[Start of section]
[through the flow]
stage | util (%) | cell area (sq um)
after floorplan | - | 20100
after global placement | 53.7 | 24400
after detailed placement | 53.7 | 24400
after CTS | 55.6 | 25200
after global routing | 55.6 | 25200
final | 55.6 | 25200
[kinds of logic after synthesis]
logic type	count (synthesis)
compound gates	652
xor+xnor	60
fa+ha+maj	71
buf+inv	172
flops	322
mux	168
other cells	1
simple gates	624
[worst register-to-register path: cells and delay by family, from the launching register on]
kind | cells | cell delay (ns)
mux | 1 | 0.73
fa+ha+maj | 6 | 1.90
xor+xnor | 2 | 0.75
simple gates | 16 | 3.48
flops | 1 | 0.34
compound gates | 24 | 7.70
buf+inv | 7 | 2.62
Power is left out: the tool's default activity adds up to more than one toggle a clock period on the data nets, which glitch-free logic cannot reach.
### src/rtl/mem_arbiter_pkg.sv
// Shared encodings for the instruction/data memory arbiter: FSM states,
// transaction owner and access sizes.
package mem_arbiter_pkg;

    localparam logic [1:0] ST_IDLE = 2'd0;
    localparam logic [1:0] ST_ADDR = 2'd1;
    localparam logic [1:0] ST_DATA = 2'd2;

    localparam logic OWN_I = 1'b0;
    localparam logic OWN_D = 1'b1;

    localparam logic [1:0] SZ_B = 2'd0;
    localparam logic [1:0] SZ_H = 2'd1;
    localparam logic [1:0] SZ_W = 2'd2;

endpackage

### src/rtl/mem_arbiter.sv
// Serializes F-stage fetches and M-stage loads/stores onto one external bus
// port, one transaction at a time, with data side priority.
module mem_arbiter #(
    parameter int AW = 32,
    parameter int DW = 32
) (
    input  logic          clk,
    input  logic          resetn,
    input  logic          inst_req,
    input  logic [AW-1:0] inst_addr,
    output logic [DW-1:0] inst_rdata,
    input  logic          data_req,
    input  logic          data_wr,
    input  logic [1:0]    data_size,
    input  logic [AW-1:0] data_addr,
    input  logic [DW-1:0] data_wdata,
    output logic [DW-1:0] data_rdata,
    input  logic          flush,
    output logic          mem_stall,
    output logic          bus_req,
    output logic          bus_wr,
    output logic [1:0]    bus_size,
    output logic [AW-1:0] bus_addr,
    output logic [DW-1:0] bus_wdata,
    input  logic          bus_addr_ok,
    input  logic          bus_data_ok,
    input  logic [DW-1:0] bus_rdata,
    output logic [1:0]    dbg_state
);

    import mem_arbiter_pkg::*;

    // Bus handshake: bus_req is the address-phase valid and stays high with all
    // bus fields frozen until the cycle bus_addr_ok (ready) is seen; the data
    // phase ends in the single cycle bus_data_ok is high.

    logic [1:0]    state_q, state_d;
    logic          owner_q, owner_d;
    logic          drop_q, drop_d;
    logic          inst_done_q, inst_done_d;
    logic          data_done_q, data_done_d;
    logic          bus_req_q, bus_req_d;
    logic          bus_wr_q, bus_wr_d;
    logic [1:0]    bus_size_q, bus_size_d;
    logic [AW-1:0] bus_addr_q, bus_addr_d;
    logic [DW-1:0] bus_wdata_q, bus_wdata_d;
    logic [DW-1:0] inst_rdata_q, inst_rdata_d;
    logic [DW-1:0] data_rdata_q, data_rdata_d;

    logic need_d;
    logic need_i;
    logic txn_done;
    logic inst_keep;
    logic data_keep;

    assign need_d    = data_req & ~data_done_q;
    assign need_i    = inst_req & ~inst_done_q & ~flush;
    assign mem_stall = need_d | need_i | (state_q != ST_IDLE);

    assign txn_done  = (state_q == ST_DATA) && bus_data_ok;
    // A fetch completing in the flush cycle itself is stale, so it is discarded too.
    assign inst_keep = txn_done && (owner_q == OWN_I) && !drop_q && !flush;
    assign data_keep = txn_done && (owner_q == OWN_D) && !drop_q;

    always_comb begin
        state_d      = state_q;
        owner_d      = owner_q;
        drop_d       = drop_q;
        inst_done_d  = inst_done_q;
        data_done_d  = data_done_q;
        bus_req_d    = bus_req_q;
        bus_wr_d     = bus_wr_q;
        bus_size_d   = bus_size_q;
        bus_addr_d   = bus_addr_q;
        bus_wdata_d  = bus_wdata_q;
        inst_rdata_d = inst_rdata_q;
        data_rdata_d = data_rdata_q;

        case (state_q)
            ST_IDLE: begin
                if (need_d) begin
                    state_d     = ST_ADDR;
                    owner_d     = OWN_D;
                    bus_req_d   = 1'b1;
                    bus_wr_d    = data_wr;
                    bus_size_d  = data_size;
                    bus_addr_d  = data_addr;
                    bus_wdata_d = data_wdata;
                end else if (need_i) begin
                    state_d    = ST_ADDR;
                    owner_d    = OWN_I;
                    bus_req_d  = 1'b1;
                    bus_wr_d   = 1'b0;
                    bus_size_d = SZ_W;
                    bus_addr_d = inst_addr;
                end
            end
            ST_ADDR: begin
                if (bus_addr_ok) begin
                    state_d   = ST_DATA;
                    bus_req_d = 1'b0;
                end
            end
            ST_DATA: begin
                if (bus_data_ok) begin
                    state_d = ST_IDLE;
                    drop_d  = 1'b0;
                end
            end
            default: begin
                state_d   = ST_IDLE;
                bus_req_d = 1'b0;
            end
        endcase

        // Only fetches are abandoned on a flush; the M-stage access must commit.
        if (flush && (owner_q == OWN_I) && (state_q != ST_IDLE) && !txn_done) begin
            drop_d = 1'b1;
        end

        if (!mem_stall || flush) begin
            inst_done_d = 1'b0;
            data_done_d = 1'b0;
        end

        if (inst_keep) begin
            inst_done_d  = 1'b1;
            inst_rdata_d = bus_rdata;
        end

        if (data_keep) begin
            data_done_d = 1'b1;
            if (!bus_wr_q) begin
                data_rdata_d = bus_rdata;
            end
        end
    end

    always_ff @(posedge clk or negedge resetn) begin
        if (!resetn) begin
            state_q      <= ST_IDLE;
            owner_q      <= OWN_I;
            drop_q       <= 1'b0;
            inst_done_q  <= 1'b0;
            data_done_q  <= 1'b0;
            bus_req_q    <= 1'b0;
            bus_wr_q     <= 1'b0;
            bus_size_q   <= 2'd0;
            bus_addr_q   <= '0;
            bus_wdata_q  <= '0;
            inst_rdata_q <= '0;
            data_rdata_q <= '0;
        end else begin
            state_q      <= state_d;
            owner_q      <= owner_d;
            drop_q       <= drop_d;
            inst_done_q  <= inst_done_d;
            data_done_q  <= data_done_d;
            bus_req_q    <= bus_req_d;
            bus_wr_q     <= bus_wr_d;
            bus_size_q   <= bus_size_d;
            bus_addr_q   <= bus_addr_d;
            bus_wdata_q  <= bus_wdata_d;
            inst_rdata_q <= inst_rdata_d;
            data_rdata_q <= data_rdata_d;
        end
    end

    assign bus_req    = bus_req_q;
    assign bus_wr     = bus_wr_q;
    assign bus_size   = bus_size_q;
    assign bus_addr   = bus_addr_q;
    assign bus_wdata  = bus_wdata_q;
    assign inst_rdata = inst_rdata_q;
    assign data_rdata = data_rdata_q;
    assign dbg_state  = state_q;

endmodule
[End of section]
Goal of the exercise ->
Your answer should be the lines of the listing above between the line holding "after detailed placement | 53.7 | 24400" and the line holding "buf+inv | 7 | 2.62", inclusive, restated word for word and alone.

Problem solution ->
after detailed placement | 53.7 | 24400
after CTS | 55.6 | 25200
after global routing | 55.6 | 25200
final | 55.6 | 25200
[kinds of logic after synthesis]
logic type	count (synthesis)
compound gates	652
xor+xnor	60
fa+ha+maj	71
buf+inv	172
flops	322
mux	168
other cells	1
simple gates	624
[worst register-to-register path: cells and delay by family, from the launching register on]
kind | cells | cell delay (ns)
mux | 1 | 0.73
fa+ha+maj | 6 | 1.90
xor+xnor | 2 | 0.75
simple gates | 16 | 3.48
flops | 1 | 0.34
compound gates | 24 | 7.70
buf+inv | 7 | 2.62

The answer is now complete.